### Work task
Look through the records below and copy each line that includes the word "words".

### Saved data entries

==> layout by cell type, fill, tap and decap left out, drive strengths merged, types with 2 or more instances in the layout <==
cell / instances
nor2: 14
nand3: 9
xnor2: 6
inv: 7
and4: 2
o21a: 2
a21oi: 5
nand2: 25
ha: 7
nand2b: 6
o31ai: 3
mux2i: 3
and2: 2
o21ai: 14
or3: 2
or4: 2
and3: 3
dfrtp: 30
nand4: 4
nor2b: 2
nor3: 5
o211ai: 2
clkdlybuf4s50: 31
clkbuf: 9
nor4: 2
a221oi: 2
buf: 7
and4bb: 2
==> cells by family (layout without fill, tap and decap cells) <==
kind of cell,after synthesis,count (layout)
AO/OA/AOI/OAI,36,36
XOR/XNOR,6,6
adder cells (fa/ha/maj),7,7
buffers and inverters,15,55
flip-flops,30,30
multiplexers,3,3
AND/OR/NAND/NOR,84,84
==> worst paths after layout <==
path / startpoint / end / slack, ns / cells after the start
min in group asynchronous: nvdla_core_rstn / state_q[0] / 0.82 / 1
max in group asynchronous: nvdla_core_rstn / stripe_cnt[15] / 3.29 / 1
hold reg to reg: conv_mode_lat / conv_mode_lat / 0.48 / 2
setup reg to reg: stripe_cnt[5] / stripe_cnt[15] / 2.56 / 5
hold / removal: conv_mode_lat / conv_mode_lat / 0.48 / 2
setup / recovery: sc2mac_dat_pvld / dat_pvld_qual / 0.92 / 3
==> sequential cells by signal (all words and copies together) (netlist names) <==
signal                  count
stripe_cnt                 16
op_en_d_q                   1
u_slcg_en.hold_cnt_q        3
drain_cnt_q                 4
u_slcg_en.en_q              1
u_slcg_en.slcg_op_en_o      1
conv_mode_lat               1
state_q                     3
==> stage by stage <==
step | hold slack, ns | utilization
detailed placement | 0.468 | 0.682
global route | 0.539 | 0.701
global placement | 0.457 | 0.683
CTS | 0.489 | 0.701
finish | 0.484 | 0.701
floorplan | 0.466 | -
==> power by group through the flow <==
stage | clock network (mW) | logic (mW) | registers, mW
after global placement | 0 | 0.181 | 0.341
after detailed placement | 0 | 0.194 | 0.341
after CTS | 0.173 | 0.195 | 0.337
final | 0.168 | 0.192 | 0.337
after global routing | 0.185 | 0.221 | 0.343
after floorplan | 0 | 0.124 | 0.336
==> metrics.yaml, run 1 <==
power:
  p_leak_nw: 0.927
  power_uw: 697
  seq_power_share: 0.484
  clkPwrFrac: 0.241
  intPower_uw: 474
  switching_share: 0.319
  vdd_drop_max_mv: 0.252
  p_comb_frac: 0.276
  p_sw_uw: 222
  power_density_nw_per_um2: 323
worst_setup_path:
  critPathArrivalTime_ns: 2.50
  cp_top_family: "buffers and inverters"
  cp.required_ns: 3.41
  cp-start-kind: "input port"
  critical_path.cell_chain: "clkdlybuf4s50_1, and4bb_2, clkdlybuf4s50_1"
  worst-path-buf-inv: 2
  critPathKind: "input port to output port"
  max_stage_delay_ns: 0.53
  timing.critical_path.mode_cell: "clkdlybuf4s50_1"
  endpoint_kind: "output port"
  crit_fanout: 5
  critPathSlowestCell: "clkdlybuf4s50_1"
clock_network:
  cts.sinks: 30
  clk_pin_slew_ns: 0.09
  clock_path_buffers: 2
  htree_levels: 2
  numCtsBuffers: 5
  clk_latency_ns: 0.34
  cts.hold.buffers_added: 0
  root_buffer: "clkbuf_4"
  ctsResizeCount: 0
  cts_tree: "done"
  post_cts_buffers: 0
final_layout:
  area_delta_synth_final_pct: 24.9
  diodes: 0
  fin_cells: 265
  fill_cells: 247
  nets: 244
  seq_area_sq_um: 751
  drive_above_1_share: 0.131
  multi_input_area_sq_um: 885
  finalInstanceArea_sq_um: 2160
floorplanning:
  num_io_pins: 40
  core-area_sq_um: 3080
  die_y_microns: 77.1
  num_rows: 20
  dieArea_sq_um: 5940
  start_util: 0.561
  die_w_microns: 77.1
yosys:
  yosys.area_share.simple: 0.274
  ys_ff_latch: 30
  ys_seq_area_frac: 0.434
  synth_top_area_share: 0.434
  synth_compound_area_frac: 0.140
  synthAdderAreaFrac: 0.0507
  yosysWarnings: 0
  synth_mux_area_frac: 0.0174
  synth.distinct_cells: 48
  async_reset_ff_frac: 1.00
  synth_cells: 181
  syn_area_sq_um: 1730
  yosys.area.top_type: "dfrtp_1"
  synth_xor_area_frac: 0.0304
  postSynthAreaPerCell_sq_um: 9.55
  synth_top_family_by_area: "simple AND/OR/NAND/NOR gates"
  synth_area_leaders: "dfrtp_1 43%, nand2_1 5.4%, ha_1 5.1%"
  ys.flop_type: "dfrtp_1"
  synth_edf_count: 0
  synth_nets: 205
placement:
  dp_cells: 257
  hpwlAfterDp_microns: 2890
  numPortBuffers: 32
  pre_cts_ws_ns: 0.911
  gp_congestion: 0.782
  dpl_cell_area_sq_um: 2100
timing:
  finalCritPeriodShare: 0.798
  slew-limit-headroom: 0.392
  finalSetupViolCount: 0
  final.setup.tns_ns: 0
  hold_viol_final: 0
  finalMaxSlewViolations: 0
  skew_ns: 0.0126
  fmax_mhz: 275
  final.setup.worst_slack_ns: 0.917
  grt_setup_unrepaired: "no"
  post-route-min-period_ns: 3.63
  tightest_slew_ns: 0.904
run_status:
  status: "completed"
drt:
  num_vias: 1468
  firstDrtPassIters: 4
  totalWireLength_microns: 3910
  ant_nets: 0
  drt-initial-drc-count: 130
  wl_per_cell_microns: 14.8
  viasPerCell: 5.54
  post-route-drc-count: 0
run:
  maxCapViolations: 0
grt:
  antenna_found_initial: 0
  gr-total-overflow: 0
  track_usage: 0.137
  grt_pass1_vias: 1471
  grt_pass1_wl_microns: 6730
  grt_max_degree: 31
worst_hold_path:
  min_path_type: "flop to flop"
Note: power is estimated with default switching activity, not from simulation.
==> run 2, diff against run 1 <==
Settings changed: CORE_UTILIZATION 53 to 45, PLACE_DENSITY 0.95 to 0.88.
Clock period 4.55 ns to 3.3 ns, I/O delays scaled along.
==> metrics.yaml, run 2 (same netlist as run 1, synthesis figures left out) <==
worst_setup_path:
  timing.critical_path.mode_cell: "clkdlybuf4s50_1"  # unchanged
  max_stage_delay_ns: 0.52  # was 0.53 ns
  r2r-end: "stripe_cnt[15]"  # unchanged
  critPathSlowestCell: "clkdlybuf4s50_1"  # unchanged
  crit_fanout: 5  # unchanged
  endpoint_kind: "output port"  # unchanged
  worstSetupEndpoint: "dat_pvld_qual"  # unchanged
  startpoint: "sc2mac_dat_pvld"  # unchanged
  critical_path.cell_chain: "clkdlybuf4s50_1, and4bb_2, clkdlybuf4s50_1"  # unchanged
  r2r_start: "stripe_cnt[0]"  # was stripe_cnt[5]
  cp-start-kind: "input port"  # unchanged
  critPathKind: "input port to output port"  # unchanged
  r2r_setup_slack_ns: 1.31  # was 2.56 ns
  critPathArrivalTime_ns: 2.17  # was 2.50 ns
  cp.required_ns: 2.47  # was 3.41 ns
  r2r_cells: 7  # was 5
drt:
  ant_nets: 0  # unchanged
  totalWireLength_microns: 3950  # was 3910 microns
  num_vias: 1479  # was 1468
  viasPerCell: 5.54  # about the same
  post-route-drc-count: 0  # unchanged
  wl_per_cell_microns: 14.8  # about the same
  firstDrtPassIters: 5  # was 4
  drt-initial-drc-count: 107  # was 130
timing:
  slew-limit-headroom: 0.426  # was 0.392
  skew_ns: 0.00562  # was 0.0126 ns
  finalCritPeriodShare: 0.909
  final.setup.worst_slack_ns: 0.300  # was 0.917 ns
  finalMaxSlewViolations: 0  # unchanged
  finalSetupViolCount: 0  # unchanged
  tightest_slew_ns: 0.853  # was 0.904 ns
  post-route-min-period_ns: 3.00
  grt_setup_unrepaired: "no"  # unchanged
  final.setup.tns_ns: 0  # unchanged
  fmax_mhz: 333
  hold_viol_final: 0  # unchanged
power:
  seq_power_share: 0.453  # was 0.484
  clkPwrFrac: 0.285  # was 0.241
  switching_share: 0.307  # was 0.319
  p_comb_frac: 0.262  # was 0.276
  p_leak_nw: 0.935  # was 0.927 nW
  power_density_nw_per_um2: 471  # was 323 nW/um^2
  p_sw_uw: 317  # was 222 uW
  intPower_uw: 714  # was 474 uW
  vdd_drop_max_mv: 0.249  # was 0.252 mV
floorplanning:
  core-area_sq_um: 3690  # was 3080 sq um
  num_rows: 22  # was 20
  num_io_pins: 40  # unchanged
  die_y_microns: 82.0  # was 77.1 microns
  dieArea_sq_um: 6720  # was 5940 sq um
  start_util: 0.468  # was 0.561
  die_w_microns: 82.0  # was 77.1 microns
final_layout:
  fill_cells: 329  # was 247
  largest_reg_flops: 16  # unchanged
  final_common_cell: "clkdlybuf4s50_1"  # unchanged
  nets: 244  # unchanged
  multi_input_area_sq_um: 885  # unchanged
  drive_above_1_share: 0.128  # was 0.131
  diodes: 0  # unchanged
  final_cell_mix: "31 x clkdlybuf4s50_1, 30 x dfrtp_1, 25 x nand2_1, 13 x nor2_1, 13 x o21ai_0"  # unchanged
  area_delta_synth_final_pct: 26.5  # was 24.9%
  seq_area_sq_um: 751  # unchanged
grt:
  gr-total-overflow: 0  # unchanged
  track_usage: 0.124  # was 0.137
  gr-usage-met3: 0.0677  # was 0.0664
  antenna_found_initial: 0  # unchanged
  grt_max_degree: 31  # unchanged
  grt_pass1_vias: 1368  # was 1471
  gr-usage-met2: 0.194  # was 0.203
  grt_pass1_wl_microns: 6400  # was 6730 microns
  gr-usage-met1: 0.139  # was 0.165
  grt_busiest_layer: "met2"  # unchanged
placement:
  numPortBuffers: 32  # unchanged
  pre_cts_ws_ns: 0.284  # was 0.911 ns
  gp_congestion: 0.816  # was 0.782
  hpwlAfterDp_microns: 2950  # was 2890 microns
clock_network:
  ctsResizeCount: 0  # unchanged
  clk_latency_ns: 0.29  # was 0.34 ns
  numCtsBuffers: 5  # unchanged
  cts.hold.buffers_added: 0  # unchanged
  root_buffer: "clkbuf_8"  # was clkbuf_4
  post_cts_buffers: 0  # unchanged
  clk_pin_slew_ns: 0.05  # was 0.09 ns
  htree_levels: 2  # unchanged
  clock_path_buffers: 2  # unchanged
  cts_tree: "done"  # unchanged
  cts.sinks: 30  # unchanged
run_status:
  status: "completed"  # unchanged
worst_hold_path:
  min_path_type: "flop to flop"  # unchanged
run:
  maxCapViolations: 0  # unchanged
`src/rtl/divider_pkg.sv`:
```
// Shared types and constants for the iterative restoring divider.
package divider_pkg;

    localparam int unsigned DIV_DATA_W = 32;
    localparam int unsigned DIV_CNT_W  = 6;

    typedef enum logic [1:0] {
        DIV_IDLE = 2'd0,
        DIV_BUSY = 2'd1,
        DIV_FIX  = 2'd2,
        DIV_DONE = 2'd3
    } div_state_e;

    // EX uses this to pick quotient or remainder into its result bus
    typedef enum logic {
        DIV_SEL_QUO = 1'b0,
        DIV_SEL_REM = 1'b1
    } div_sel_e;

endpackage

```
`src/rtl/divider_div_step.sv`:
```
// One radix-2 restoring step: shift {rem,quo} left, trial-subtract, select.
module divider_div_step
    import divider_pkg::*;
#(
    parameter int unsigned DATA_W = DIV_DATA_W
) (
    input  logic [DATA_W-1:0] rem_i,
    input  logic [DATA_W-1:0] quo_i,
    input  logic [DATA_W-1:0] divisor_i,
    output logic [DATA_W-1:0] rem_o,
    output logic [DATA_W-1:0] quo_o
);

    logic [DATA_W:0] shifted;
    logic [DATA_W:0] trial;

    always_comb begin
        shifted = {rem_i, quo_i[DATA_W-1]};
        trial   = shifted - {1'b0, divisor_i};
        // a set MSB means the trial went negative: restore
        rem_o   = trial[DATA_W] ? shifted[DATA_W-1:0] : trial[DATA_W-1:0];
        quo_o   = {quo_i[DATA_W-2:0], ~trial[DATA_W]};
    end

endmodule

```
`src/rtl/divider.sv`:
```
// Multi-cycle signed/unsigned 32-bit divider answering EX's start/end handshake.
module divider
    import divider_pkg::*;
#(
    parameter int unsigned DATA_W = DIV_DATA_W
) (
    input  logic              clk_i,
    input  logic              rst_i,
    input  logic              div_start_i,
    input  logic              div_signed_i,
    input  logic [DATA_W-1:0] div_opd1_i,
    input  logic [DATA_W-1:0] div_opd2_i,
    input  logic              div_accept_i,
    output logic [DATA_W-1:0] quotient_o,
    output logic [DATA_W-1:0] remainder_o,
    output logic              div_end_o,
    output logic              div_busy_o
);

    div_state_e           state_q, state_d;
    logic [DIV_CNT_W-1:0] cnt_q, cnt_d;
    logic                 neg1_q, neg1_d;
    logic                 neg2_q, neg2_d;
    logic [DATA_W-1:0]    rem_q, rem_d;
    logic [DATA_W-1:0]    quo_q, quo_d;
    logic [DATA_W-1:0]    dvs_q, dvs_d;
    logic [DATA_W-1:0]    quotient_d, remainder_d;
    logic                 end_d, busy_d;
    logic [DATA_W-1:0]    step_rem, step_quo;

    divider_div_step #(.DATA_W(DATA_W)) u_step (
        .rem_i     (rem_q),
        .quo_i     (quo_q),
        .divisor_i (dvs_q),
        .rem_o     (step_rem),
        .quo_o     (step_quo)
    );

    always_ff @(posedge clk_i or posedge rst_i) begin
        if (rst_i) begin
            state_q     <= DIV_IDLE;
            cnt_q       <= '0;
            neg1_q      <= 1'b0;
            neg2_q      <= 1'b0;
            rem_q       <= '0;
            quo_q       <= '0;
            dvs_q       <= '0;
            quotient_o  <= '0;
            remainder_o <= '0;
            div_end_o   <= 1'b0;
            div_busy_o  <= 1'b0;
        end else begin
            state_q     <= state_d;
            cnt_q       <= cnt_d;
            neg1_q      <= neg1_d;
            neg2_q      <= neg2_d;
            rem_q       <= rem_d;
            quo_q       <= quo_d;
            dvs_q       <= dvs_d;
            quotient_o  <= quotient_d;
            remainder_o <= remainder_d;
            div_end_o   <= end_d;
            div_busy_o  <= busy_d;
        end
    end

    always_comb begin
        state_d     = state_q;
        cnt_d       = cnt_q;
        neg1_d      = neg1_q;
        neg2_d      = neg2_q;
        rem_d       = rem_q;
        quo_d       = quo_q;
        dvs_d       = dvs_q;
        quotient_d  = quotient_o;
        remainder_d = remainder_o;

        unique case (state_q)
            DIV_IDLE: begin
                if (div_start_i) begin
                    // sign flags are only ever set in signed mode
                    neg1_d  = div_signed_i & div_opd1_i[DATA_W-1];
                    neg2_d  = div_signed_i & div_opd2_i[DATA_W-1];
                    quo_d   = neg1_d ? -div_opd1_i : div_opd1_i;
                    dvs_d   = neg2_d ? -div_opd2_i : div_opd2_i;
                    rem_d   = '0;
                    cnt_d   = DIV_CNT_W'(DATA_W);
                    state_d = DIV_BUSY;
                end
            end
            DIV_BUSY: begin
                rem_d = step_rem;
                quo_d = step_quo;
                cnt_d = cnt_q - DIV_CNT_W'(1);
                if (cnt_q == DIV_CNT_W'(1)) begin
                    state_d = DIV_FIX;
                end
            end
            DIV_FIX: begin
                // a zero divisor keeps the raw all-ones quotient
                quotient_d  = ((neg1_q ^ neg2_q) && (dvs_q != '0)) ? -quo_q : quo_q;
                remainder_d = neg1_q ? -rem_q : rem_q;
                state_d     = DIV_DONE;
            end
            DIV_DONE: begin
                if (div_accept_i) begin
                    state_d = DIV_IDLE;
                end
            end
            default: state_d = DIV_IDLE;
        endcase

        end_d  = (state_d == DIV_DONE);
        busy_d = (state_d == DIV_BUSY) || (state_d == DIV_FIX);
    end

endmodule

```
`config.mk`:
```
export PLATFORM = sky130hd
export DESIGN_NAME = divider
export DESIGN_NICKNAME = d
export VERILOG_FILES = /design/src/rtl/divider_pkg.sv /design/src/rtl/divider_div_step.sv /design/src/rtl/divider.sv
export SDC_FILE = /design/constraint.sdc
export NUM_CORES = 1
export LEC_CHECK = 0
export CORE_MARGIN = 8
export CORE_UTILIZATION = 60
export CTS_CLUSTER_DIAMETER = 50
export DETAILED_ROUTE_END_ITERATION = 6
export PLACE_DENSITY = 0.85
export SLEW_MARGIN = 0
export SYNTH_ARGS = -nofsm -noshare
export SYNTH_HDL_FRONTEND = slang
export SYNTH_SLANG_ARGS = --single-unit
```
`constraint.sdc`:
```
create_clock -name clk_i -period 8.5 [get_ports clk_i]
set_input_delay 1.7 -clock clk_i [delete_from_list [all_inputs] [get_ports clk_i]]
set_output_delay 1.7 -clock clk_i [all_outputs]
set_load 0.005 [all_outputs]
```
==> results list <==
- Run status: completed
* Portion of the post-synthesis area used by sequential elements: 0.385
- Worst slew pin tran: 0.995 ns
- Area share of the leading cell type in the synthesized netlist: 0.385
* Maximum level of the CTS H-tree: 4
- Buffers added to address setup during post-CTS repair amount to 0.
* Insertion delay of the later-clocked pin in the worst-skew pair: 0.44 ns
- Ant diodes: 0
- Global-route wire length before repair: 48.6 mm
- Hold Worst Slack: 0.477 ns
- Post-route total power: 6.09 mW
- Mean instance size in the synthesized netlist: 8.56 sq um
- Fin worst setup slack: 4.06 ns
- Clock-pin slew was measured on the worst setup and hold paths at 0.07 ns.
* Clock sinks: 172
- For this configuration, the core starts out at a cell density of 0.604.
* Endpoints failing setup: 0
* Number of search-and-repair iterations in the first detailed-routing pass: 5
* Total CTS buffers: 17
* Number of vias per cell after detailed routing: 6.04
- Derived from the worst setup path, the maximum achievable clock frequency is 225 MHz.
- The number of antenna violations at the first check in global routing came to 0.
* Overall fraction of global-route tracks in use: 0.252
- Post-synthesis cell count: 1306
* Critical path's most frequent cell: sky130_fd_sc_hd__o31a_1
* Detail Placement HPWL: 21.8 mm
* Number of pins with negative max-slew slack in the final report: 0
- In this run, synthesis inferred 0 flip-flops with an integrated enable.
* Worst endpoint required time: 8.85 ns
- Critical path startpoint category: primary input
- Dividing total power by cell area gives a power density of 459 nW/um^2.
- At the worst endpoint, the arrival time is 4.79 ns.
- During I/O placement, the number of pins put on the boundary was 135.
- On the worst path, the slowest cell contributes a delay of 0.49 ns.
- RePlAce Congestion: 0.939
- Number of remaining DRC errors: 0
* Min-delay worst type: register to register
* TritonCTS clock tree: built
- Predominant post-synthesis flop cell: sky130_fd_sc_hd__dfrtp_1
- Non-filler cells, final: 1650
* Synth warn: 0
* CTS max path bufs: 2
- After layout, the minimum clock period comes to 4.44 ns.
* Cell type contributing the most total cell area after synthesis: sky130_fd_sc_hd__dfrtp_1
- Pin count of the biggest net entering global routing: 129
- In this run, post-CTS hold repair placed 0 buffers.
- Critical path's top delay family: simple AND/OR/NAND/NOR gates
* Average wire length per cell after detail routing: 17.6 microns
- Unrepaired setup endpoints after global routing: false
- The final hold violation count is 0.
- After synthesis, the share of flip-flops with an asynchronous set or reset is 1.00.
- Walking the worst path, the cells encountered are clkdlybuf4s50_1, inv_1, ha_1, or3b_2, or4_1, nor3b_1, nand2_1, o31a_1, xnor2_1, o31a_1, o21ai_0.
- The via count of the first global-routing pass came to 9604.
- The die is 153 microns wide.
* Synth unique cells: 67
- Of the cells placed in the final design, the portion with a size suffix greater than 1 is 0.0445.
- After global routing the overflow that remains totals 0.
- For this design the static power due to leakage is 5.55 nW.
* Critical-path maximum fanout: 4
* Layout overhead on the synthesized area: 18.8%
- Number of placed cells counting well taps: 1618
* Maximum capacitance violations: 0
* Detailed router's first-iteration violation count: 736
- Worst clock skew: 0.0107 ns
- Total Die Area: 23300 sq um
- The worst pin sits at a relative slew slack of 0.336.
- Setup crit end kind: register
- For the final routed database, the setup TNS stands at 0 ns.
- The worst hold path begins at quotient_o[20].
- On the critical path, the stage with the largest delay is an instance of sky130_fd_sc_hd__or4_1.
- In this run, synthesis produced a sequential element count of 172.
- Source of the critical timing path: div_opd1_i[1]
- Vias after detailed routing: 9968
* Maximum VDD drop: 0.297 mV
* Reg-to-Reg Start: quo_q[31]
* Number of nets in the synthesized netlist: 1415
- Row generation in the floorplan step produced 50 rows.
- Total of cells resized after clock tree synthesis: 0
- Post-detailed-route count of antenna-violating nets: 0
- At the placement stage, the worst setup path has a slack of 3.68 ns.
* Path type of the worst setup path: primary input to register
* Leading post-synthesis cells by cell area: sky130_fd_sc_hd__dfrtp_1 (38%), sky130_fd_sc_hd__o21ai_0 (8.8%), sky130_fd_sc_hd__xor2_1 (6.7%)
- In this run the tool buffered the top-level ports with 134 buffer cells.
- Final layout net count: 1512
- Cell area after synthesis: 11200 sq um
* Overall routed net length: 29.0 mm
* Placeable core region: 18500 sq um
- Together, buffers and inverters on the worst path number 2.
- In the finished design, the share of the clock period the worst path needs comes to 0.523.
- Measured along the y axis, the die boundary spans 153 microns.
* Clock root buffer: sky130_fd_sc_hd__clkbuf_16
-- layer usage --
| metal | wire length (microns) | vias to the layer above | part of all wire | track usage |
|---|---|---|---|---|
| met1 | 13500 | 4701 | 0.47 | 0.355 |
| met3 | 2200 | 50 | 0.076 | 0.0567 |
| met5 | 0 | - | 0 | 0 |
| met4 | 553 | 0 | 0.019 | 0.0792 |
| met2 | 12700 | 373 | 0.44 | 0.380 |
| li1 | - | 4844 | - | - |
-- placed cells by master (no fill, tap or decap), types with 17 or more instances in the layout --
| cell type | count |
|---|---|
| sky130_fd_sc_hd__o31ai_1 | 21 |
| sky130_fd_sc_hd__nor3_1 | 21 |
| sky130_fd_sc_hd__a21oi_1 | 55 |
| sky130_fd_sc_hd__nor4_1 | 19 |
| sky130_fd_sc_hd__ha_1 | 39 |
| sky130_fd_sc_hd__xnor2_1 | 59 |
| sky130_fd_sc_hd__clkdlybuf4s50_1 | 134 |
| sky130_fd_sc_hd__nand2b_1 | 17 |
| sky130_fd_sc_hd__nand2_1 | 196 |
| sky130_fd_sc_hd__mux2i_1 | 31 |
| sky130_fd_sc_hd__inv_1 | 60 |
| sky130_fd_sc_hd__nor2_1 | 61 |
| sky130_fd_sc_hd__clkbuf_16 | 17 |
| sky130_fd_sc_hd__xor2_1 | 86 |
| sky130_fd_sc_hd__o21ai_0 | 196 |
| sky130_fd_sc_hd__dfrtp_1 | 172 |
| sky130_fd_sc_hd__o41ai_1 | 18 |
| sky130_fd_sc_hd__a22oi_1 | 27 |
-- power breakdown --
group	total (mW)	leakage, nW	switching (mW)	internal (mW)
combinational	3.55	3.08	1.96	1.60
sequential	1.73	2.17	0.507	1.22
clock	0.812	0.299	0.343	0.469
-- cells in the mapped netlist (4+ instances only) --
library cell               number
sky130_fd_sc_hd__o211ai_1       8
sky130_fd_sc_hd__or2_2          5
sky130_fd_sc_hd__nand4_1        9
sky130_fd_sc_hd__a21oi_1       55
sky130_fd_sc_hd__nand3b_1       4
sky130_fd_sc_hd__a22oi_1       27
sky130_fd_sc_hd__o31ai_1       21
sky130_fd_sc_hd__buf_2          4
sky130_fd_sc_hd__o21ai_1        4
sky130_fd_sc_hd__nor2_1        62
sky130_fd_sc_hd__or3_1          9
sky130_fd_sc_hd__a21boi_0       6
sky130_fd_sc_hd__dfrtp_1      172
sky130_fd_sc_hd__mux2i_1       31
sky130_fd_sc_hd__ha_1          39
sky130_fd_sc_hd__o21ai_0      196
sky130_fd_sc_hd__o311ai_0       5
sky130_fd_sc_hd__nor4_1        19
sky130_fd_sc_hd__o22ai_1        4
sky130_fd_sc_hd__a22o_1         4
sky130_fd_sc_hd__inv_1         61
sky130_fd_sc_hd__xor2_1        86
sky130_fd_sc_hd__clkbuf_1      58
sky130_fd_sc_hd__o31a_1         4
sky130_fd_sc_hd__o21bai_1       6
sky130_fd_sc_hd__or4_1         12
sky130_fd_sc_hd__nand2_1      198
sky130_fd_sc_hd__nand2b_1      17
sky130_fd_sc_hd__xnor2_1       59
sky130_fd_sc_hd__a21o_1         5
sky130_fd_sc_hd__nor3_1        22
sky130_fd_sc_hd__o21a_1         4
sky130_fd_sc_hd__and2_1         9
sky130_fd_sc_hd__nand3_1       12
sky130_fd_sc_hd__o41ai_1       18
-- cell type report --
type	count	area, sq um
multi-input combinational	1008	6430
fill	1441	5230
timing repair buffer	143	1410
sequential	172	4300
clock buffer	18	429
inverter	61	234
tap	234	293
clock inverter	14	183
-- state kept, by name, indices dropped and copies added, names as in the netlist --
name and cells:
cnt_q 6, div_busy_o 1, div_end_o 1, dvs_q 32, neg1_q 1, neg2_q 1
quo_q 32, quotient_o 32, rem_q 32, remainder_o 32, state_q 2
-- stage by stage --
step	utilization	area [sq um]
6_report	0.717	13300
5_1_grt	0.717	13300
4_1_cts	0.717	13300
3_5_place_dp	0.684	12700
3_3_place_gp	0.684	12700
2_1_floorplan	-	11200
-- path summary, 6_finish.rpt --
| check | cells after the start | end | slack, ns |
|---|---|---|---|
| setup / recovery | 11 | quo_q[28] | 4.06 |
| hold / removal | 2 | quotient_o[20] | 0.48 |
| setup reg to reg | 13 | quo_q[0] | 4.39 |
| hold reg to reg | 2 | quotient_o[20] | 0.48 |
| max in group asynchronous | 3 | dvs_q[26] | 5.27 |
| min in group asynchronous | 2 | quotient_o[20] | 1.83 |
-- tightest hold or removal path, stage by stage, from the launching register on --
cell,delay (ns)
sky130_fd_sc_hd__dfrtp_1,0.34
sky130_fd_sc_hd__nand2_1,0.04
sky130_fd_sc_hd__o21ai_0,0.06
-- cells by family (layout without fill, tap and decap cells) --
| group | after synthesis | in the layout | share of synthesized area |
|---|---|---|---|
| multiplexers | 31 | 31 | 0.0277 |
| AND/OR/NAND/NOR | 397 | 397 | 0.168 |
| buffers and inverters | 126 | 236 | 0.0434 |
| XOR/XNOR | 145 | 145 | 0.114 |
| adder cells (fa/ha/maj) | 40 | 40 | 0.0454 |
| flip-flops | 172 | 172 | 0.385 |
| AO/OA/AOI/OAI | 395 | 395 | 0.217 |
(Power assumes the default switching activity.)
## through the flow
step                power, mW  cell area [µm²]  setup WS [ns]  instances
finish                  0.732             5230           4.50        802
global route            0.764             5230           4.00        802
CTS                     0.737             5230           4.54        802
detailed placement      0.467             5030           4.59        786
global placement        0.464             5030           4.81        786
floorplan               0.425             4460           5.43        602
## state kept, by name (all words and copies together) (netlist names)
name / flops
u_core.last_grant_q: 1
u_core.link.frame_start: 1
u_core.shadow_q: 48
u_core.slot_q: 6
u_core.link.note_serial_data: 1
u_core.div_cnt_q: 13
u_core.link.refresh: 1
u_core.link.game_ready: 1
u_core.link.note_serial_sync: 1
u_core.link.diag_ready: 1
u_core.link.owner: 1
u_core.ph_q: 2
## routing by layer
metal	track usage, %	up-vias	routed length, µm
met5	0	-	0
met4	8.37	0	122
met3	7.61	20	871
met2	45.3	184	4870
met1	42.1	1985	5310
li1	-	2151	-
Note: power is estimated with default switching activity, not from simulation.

### Expected answer
==> sequential cells by signal (all words and copies together) (netlist names) <==
## state kept, by name (all words and copies together) (netlist names)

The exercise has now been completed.